## THE TASK
Return, from the material below, each line in which "localparam" occurs.

## EXERCISE MATERIAL
==> src/rtl/tod_digit.sv <==
module tod_digit #(
  parameter int MOD = 60,
  parameter int W   = 6,
  parameter int DW  = 8
) (
  input  logic          clk,
  input  logic          rst_n,
  input  logic          inc_i,
  input  logic          ld_i,
  input  logic [DW-1:0] ld_val_i,
  output logic [W-1:0]  cnt_o,
  output logic [W-1:0]  nxt_o,
  output logic          last_o
);
  logic [W-1:0] cnt_q, cnt_d;

  always_comb begin
    last_o = (cnt_q == W'(MOD - 1));
    cnt_d  = cnt_q;
    if (ld_i)       cnt_d = (ld_val_i < DW'(MOD)) ? ld_val_i[W-1:0] : '0;
    else if (inc_i) cnt_d = last_o ? '0 : cnt_q + 1'b1;
  end

  always_ff @(posedge clk or negedge rst_n) begin
    if (!rst_n) cnt_q <= '0;
    else        cnt_q <= cnt_d;
  end

  assign cnt_o = cnt_q;
  assign nxt_o = cnt_d;
endmodule

==> src/rtl/tod_regs.sv <==
module tod_regs
  import tod_pkg::*;
#(
  parameter int DW = 8,
  parameter int HS_PER_MIN = 120,
  parameter int MIN_PER_HOUR = 60,
  parameter int HR_PER_DAY = 24,
  parameter int HW = 7,
  parameter int MW = 6,
  parameter int RW = 5
) (
  input  logic          clk,
  input  logic          rst_n,
  input  logic          wr_en_i,
  input  logic [2:0]    wr_addr_i,
  input  logic [DW-1:0] wr_data_i,
  input  logic          rd_en_i,
  input  logic [2:0]    rd_addr_i,
  input  logic [HW-1:0] hs_i,
  input  logic [MW-1:0] mn_i,
  input  logic [RW-1:0] hr_i,
  output logic [HW-1:0] a_hs_o,
  output logic [MW-1:0] a_mn_o,
  output logic [RW-1:0] a_hr_o,
  output logic [2:0]    sel_o,
  output logic          alarm_en_o,
  output logic [DW-1:0] rd_data_o
);
  logic [HW-1:0] a_hs_q, a_hs_d;
  logic [MW-1:0] a_mn_q, a_mn_d;
  logic [RW-1:0] a_hr_q, a_hr_d;
  logic [3:0]    ctrl_q, ctrl_d;
  logic [MW-1:0] snap_mn_q, snap_mn_d;
  logic [RW-1:0] snap_hr_q, snap_hr_d;

  always_comb begin
    a_hs_d    = a_hs_q;
    a_mn_d    = a_mn_q;
    a_hr_d    = a_hr_q;
    ctrl_d    = ctrl_q;
    snap_mn_d = snap_mn_q;
    snap_hr_d = snap_hr_q;
    if (wr_en_i) begin
      case (wr_addr_i)
        ADR_A_HS: a_hs_d = (wr_data_i < DW'(HS_PER_MIN))   ? wr_data_i[HW-1:0] : '0;
        ADR_A_MN: a_mn_d = (wr_data_i < DW'(MIN_PER_HOUR)) ? wr_data_i[MW-1:0] : '0;
        ADR_A_HR: a_hr_d = (wr_data_i < DW'(HR_PER_DAY))   ? wr_data_i[RW-1:0] : '0;
        ADR_CTRL: ctrl_d = wr_data_i[3:0];
        default:  ;
      endcase
    end
    if (rd_en_i && rd_addr_i == ADR_HS) begin
      snap_mn_d = mn_i;
      snap_hr_d = hr_i;
    end
  end

  always_ff @(posedge clk or negedge rst_n) begin
    if (!rst_n) begin
      a_hs_q    <= '0;
      a_mn_q    <= '0;
      a_hr_q    <= '0;
      ctrl_q    <= '0;
      snap_mn_q <= '0;
      snap_hr_q <= '0;
    end else begin
      a_hs_q    <= a_hs_d;
      a_mn_q    <= a_mn_d;
      a_hr_q    <= a_hr_d;
      ctrl_q    <= ctrl_d;
      snap_mn_q <= snap_mn_d;
      snap_hr_q <= snap_hr_d;
    end
  end

  always_comb begin
    case (rd_addr_i)
      ADR_HS:   rd_data_o = DW'(hs_i);
      ADR_MN:   rd_data_o = DW'(snap_mn_q);
      ADR_HR:   rd_data_o = DW'(snap_hr_q);
      ADR_A_HS: rd_data_o = DW'(a_hs_q);
      ADR_A_MN: rd_data_o = DW'(a_mn_q);
      ADR_A_HR: rd_data_o = DW'(a_hr_q);
      ADR_CTRL: rd_data_o = DW'(ctrl_q);
      default:  rd_data_o = '0;
    endcase
  end

  assign a_hs_o     = a_hs_q;
  assign a_mn_o     = a_mn_q;
  assign a_hr_o     = a_hr_q;
  assign sel_o      = ctrl_q[2:0];
  assign alarm_en_o = ctrl_q[3];
endmodule

==> src/rtl/tod_irq.sv <==
module tod_irq
  import tod_pkg::*;
#(
  parameter int HW = 7,
  parameter int MW = 6,
  parameter int RW = 5
) (
  input  logic          clk,
  input  logic          rst_n,
  input  logic          adv_i,
  input  logic [2:0]    sel_i,
  input  logic          alarm_en_i,
  input  logic          hs_last_i,
  input  logic          mn_last_i,
  input  logic          hr_last_i,
  input  logic [HW-1:0] hs_nxt_i,
  input  logic [MW-1:0] mn_nxt_i,
  input  logic [RW-1:0] hr_nxt_i,
  input  logic [HW-1:0] a_hs_i,
  input  logic [MW-1:0] a_mn_i,
  input  logic [RW-1:0] a_hr_i,
  output logic          irq_interval_o,
  output logic          irq_alarm_o
);
  logic iv_d, al_d, iv_q, al_q;
  logic wrap_min, wrap_hr, wrap_day;

  always_comb begin
    wrap_min = hs_last_i;
    wrap_hr  = wrap_min & mn_last_i;
    wrap_day = wrap_hr & hr_last_i;
    case (iv_sel_e'(sel_i))
      IV_HALF: iv_d = adv_i;
      IV_SEC:  iv_d = adv_i & ~hs_nxt_i[0];
      IV_MIN:  iv_d = adv_i & wrap_min;
      IV_HOUR: iv_d = adv_i & wrap_hr;
      IV_DAY:  iv_d = adv_i & wrap_day;
      default: iv_d = 1'b0;
    endcase
    al_d = adv_i & alarm_en_i & (hs_nxt_i == a_hs_i) &
           (mn_nxt_i == a_mn_i) & (hr_nxt_i == a_hr_i);
  end

  always_ff @(posedge clk or negedge rst_n) begin
    if (!rst_n) begin
      iv_q <= 1'b0;
      al_q <= 1'b0;
    end else begin
      iv_q <= iv_d;
      al_q <= al_d;
    end
  end

  assign irq_interval_o = iv_q;
  assign irq_alarm_o    = al_q;
endmodule

==> src/rtl/tod_alarm_counter.sv <==
module tod_alarm_counter
  import tod_pkg::*;
#(
  parameter int DW = 8,
  parameter int HS_PER_MIN = 120,
  parameter int MIN_PER_HOUR = 60,
  parameter int HR_PER_DAY = 24,
  parameter int PRE_DIV = 1
) (
  input  logic          clk,
  input  logic          rst_n,
  input  logic          tick_i,
  input  logic          wr_en_i,
  input  logic [2:0]    wr_addr_i,
  input  logic [DW-1:0] wr_data_i,
  input  logic          rd_en_i,
  input  logic [2:0]    rd_addr_i,
  output logic [DW-1:0] rd_data_o,
  output logic          irq_interval_o,
  output logic          irq_alarm_o
);
  localparam int HW = $clog2(HS_PER_MIN);
  localparam int MW = $clog2(MIN_PER_HOUR);
  localparam int RW = $clog2(HR_PER_DAY);

  logic          ld_hs, ld_mn, ld_hr, wr_time_w, adv_w;
  logic [HW-1:0] hs_cnt, hs_nxt, a_hs;
  logic [MW-1:0] mn_cnt, mn_nxt, a_mn;
  logic [RW-1:0] hr_cnt, hr_nxt, a_hr;
  logic          hs_last, mn_last, hr_last;
  logic [2:0]    sel;
  logic          alarm_en;

  always_comb begin
    ld_hs     = wr_en_i && (wr_addr_i == ADR_HS);
    ld_mn     = wr_en_i && (wr_addr_i == ADR_MN);
    ld_hr     = wr_en_i && (wr_addr_i == ADR_HR);
    wr_time_w = ld_hs | ld_mn | ld_hr;
  end

  tod_prescaler #(.DIV(PRE_DIV)) u_pre (
    .clk(clk), .rst_n(rst_n), .tick_i(tick_i), .clr_i(wr_time_w), .adv_o(adv_w)
  );

  tod_digit #(.MOD(HS_PER_MIN), .W(HW), .DW(DW)) u_hs (
    .clk(clk), .rst_n(rst_n), .inc_i(adv_w), .ld_i(ld_hs), .ld_val_i(wr_data_i),
    .cnt_o(hs_cnt), .nxt_o(hs_nxt), .last_o(hs_last)
  );

  tod_digit #(.MOD(MIN_PER_HOUR), .W(MW), .DW(DW)) u_mn (
    .clk(clk), .rst_n(rst_n), .inc_i(adv_w & hs_last), .ld_i(ld_mn), .ld_val_i(wr_data_i),
    .cnt_o(mn_cnt), .nxt_o(mn_nxt), .last_o(mn_last)
  );

  tod_digit #(.MOD(HR_PER_DAY), .W(RW), .DW(DW)) u_hr (
    .clk(clk), .rst_n(rst_n), .inc_i(adv_w & hs_last & mn_last), .ld_i(ld_hr),
    .ld_val_i(wr_data_i), .cnt_o(hr_cnt), .nxt_o(hr_nxt), .last_o(hr_last)
  );

  tod_regs #(
    .DW(DW), .HS_PER_MIN(HS_PER_MIN), .MIN_PER_HOUR(MIN_PER_HOUR), .HR_PER_DAY(HR_PER_DAY),
    .HW(HW), .MW(MW), .RW(RW)
  ) u_regs (
    .clk(clk), .rst_n(rst_n), .wr_en_i(wr_en_i), .wr_addr_i(wr_addr_i), .wr_data_i(wr_data_i),
    .rd_en_i(rd_en_i), .rd_addr_i(rd_addr_i), .hs_i(hs_cnt), .mn_i(mn_cnt), .hr_i(hr_cnt),
    .a_hs_o(a_hs), .a_mn_o(a_mn), .a_hr_o(a_hr), .sel_o(sel), .alarm_en_o(alarm_en),
    .rd_data_o(rd_data_o)
  );

  tod_irq #(.HW(HW), .MW(MW), .RW(RW)) u_irq (
    .clk(clk), .rst_n(rst_n), .adv_i(adv_w), .sel_i(sel), .alarm_en_i(alarm_en),
    .hs_last_i(hs_last), .mn_last_i(mn_last), .hr_last_i(hr_last),
    .hs_nxt_i(hs_nxt), .mn_nxt_i(mn_nxt), .hr_nxt_i(hr_nxt),
    .a_hs_i(a_hs), .a_mn_i(a_mn), .a_hr_i(a_hr),
    .irq_interval_o(irq_interval_o), .irq_alarm_o(irq_alarm_o)
  );
endmodule
`src/rtl/link_out_pkg.sv`:
```
package link_out_pkg;
  // Per-edge commands from the control to the datapath
  typedef struct packed {
    logic shiftEn;   // take sdoIn into the shift register
    logic loadTag;   // current bit completes the tag word
    logic loadSlot;  // current bit completes a payload slot
  } ctlStrobe_t;
endpackage

```
`src/rtl/link_out_ctrl.sv`:
```
module link_out_ctrl
  import link_out_pkg::*;
#(
  parameter int TAG_BITS  = 16,
  parameter int SLOT_BITS = 20,
  parameter int NUM_SLOTS = 12,
  parameter int IDX_W     = $clog2(NUM_SLOTS + 1)
) (
  input  logic             clk,
  input  logic             rstN,
  input  logic             syncIn,
  output ctlStrobe_t       strobe,
  output logic [IDX_W-1:0] slotNum,
  output logic             frameError
);
  localparam int MAX_LEN = (SLOT_BITS > TAG_BITS) ? SLOT_BITS : TAG_BITS;
  localparam int POS_W   = $clog2(MAX_LEN);

  logic             syncPrev;
  logic             active;
  logic [POS_W-1:0] bitPos;
  logic [IDX_W-1:0] slotCnt;
  logic             syncRise;
  logic             lastBit;
  logic             finalBit;
  logic             abort;

  assign syncRise = syncIn & ~syncPrev;

  always_comb begin
    if (slotCnt == '0) lastBit = active && (bitPos == POS_W'(TAG_BITS - 1));
    else               lastBit = active && (bitPos == POS_W'(SLOT_BITS - 1));
    finalBit = lastBit && (slotCnt == IDX_W'(NUM_SLOTS));
    abort    = syncRise && active && !finalBit;
    strobe.shiftEn  = active;
    strobe.loadTag  = lastBit && (slotCnt == '0) && !abort;
    strobe.loadSlot = lastBit && (slotCnt != '0) && !abort;
  end

  assign slotNum = slotCnt;

  always_ff @(posedge clk or negedge rstN) begin
    if (!rstN) begin
      syncPrev   <= 1'b0;
      active     <= 1'b0;
      bitPos     <= '0;
      slotCnt    <= '0;
      frameError <= 1'b0;
    end else begin
      syncPrev   <= syncIn;
      frameError <= abort;
      if (syncRise) begin
        active  <= 1'b1;
        bitPos  <= '0;
        slotCnt <= '0;
      end else if (active) begin
        if (lastBit) begin
          bitPos <= '0;
          if (finalBit) active  <= 1'b0;
          else          slotCnt <= slotCnt + 1'b1;
        end else begin
          bitPos <= bitPos + 1'b1;
        end
      end
    end
  end
endmodule

```
`src/rtl/link_out_dpath.sv`:
```
module link_out_dpath
  import link_out_pkg::*;
#(
  parameter int TAG_BITS  = 16,
  parameter int SLOT_BITS = 20,
  parameter int NUM_SLOTS = 12,
  parameter int ID_BITS   = 2,
  parameter int IDX_W     = $clog2(NUM_SLOTS + 1)
) (
  input  logic                 clk,
  input  logic                 rstN,
  input  logic                 sdoIn,
  input  ctlStrobe_t           strobe,
  input  logic [IDX_W-1:0]     slotNum,
  input  logic                 secondaryMode,
  input  logic [ID_BITS-1:0]   codecId,
  output logic [TAG_BITS-1:0]  tagWord,
  output logic                 tagStrobe,
  output logic [SLOT_BITS-1:0] slotData,
  output logic [IDX_W-1:0]     slotIdx,
  output logic                 slotStrobe,
  output logic                 slotValid
);
  localparam int EN_W = 1 << IDX_W;

  logic [SLOT_BITS-1:0] shiftReg;
  logic [SLOT_BITS-1:0] nextWord;
  logic                 addrMsb;
  logic [EN_W-1:0]      tagEn;
  logic                 idMatch;
  logic                 validNow;

  assign nextWord = {shiftReg[SLOT_BITS-2:0], sdoIn};
  assign idMatch  = (tagWord[ID_BITS-1:0] == codecId);

  // Tag bit that validates each slot number; unused numbers read 0
  for (genvar n = 0; n < EN_W; n++) begin : g_en
    if (n >= 1 && n <= NUM_SLOTS) begin : g_on
      assign tagEn[n] = tagWord[TAG_BITS-1-n];
    end else begin : g_off
      assign tagEn[n] = 1'b0;
    end
  end

  always_comb begin
    validNow = 1'b0;
    if (tagWord[TAG_BITS-1]) begin
      if (secondaryMode && slotNum == IDX_W'(1))      validNow = idMatch;
      else if (secondaryMode && slotNum == IDX_W'(2)) validNow = idMatch && addrMsb;
      else                                            validNow = tagEn[slotNum];
    end
  end

  always_ff @(posedge clk or negedge rstN) begin
    if (!rstN) begin
      shiftReg   <= '0;
      tagWord    <= '0;
      tagStrobe  <= 1'b0;
      slotData   <= '0;
      slotIdx    <= '0;
      slotStrobe <= 1'b0;
      slotValid  <= 1'b0;
      addrMsb    <= 1'b0;
    end else begin
      tagStrobe  <= strobe.loadTag;
      slotStrobe <= strobe.loadSlot;
      slotValid  <= strobe.loadSlot && validNow;
      if (strobe.shiftEn) shiftReg <= nextWord;
      if (strobe.loadTag) tagWord <= nextWord[TAG_BITS-1:0];
      if (strobe.loadSlot) begin
        slotData <= nextWord;
        slotIdx  <= slotNum;
        if (slotNum == IDX_W'(1)) addrMsb <= nextWord[SLOT_BITS-1];
      end
    end
  end
endmodule

```
`src/rtl/link_out_deser.sv`:
```
module link_out_deser
  import link_out_pkg::*;
#(
  parameter int TAG_BITS  = 16,
  parameter int SLOT_BITS = 20,
  parameter int NUM_SLOTS = 12,
  parameter int ID_BITS   = 2,
  parameter int IDX_W     = $clog2(NUM_SLOTS + 1)
) (
  input  logic                 clk,
  input  logic                 rstN,
  input  logic                 syncIn,
  input  logic                 sdoIn,
  input  logic                 secondaryMode,
  input  logic [ID_BITS-1:0]   codecId,
  output logic [TAG_BITS-1:0]  tagWord,
  output logic                 tagStrobe,
  output logic [SLOT_BITS-1:0] slotData,
  output logic [IDX_W-1:0]     slotIdx,
  output logic                 slotStrobe,
  output logic                 slotValid,
  output logic                 frameError
);
  ctlStrobe_t       strobe;
  logic [IDX_W-1:0] slotNum;

  link_out_ctrl #(
    .TAG_BITS(TAG_BITS), .SLOT_BITS(SLOT_BITS),
    .NUM_SLOTS(NUM_SLOTS), .IDX_W(IDX_W)
  ) u_ctrl (
    .clk(clk), .rstN(rstN), .syncIn(syncIn),
    .strobe(strobe), .slotNum(slotNum), .frameError(frameError)
  );

  link_out_dpath #(
    .TAG_BITS(TAG_BITS), .SLOT_BITS(SLOT_BITS), .NUM_SLOTS(NUM_SLOTS),
    .ID_BITS(ID_BITS), .IDX_W(IDX_W)
  ) u_dpath (
    .clk(clk), .rstN(rstN), .sdoIn(sdoIn), .strobe(strobe),
    .slotNum(slotNum), .secondaryMode(secondaryMode), .codecId(codecId),
    .tagWord(tagWord), .tagStrobe(tagStrobe), .slotData(slotData),
    .slotIdx(slotIdx), .slotStrobe(slotStrobe), .slotValid(slotValid)
  );
endmodule

```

## ANSWER TO THIS PROBLEM
  localparam int HW = $clog2(HS_PER_MIN);
  localparam int MW = $clog2(MIN_PER_HOUR);
  localparam int RW = $clog2(HR_PER_DAY);
  localparam int MAX_LEN = (SLOT_BITS > TAG_BITS) ? SLOT_BITS : TAG_BITS;
  localparam int POS_W   = $clog2(MAX_LEN);
  localparam int EN_W = 1 << IDX_W;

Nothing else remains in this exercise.